▶ [Collected data]
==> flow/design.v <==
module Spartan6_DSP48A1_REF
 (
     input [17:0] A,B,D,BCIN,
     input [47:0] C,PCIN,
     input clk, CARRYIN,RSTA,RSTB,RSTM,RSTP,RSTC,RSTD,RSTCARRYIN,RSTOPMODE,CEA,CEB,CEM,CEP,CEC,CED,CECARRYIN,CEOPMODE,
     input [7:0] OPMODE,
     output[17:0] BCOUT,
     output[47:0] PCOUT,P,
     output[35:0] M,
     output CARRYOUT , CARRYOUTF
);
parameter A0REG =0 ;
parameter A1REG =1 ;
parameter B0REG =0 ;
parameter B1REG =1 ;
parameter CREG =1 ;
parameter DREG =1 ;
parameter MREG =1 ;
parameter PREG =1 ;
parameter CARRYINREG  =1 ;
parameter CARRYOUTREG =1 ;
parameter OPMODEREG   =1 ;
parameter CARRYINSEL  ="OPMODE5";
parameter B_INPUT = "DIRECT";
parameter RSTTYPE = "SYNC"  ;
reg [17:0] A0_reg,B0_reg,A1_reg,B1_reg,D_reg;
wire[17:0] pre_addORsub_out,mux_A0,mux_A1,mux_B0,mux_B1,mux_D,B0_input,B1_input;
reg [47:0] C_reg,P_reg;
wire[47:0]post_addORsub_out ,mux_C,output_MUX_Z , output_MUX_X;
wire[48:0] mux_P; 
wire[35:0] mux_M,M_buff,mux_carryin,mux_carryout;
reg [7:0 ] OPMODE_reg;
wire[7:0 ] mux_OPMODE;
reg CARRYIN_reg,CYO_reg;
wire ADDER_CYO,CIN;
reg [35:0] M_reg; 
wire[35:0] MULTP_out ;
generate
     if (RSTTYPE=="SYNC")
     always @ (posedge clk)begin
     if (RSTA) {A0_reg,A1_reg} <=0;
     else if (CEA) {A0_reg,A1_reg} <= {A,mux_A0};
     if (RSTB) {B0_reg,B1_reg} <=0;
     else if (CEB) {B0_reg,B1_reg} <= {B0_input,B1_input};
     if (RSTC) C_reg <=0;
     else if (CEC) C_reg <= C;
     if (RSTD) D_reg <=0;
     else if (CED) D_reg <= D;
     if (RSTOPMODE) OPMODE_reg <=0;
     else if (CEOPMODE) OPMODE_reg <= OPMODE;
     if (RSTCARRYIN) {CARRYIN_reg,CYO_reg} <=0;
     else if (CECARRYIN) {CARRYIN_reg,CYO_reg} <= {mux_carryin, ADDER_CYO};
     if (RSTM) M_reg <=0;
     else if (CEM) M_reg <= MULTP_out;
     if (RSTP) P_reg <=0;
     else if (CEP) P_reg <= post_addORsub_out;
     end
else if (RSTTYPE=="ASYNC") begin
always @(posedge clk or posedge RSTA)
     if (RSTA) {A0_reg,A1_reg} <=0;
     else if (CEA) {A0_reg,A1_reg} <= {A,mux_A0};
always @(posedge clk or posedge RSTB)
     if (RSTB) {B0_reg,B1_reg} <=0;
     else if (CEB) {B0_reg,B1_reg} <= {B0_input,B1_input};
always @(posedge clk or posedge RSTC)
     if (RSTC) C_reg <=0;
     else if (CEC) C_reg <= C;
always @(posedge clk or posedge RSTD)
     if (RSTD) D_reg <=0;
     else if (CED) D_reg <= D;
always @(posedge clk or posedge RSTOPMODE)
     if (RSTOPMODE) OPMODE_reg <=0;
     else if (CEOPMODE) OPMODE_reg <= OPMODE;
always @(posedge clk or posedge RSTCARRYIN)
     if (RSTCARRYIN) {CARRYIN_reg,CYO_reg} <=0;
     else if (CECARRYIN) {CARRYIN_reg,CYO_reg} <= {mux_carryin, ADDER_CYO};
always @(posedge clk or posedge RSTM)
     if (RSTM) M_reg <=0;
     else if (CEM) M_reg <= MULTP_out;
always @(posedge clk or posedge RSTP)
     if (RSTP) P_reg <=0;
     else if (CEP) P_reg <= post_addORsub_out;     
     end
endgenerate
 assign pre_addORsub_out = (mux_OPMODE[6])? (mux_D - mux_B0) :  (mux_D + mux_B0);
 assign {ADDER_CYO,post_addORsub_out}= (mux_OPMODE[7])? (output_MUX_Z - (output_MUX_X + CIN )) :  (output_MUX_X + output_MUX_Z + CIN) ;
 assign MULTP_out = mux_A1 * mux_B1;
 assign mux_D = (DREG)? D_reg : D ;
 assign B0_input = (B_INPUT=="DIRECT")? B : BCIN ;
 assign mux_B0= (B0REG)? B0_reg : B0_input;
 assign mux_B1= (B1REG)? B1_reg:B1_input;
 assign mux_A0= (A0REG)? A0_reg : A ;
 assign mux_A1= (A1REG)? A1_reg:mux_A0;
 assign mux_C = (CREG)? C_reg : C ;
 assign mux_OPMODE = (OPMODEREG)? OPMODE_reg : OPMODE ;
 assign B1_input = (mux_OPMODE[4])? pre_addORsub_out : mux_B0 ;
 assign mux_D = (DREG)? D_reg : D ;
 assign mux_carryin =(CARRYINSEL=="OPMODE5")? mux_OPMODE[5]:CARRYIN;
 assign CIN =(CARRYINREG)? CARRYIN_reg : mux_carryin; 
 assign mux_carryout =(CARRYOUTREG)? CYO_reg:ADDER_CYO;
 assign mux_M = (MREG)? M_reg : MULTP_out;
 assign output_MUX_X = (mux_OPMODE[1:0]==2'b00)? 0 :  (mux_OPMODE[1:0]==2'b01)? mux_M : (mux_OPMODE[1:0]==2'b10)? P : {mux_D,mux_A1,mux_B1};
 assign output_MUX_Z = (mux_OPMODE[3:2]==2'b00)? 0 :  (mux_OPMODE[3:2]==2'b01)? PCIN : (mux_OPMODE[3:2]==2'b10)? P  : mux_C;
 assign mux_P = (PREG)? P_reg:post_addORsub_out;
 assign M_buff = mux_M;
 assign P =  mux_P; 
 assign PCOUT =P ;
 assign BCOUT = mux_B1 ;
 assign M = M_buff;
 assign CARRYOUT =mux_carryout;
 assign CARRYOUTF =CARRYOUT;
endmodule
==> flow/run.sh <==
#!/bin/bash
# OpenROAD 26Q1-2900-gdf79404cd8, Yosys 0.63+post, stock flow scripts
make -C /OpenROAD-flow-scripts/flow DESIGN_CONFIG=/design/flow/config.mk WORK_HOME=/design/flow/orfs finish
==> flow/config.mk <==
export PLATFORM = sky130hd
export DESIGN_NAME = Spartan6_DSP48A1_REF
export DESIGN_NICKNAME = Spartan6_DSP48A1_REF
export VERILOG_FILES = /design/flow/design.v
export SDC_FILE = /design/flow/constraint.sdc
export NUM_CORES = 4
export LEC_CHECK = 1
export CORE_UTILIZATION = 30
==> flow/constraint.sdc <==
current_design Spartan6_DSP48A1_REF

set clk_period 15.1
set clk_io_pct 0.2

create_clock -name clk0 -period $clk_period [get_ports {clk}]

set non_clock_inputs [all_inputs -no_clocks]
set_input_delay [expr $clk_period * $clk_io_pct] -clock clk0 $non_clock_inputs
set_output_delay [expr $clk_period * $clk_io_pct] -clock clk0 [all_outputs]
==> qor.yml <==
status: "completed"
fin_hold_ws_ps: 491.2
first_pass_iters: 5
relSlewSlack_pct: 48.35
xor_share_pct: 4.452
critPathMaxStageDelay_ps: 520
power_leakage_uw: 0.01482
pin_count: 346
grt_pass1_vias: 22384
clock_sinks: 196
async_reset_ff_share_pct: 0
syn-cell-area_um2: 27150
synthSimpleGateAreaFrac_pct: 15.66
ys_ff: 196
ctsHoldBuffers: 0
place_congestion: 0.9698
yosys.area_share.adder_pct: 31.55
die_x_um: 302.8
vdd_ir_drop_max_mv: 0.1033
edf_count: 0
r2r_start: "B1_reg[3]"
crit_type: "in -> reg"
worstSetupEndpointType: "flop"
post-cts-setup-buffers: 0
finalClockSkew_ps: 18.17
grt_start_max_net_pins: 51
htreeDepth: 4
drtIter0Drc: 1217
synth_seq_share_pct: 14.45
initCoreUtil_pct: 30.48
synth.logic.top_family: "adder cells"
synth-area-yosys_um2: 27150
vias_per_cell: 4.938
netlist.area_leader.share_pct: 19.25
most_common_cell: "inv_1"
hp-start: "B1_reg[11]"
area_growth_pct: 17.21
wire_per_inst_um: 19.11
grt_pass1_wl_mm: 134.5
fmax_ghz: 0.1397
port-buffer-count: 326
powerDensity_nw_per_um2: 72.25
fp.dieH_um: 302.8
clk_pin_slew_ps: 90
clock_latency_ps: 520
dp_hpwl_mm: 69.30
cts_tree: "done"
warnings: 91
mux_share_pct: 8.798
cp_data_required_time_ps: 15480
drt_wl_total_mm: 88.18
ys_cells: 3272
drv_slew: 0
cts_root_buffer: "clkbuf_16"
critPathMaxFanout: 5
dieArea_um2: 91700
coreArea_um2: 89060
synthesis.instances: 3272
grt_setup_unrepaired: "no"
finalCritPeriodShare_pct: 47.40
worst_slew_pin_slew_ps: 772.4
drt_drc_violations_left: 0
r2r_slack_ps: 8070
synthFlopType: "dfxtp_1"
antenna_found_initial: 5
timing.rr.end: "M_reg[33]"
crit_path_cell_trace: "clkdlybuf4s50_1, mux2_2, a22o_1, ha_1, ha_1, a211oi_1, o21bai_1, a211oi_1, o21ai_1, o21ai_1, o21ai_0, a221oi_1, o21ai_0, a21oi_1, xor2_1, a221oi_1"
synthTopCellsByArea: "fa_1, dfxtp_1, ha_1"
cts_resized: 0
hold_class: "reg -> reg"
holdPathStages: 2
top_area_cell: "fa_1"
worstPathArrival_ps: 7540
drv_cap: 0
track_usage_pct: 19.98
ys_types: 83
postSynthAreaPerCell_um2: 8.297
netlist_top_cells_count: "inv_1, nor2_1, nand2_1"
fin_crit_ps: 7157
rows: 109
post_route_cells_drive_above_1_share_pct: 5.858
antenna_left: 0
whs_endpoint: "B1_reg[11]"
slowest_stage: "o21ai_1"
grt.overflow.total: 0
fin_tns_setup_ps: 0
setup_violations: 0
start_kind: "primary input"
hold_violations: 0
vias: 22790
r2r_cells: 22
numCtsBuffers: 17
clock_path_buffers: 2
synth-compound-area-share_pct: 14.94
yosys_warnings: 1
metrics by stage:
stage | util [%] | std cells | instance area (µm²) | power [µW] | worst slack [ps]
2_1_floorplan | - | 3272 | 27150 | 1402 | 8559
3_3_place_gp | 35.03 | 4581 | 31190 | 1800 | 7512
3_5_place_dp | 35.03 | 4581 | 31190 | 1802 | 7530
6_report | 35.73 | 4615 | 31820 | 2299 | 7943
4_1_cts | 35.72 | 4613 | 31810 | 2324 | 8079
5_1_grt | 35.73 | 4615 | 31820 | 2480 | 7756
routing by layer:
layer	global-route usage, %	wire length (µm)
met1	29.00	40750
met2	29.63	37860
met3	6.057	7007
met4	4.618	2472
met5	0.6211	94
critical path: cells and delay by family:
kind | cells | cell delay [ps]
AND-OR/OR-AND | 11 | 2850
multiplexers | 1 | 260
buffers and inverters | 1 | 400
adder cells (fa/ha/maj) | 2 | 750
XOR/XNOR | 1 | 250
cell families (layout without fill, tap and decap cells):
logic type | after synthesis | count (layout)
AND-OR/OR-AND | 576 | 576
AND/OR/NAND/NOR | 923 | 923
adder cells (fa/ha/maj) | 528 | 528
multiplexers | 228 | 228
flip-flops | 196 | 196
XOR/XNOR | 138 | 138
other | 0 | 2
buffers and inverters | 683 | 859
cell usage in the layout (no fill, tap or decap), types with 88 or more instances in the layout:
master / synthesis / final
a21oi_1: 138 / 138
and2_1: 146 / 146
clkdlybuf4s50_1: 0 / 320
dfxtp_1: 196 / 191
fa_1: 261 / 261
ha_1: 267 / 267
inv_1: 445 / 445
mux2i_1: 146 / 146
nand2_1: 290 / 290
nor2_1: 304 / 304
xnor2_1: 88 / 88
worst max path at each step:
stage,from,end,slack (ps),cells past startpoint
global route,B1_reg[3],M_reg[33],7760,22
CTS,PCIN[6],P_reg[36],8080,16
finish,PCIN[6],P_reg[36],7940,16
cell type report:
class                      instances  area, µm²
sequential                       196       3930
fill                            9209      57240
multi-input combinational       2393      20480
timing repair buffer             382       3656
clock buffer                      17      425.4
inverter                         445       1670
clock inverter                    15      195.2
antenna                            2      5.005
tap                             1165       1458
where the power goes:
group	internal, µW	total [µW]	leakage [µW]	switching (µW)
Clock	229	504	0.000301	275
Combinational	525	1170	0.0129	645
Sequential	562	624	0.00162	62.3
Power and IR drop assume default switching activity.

▶ [Aim of the task]
When a line of the records includes "inverters", that line belongs in the answer.

▶ [Result]
buffers and inverters | 1 | 400
buffers and inverters | 683 | 859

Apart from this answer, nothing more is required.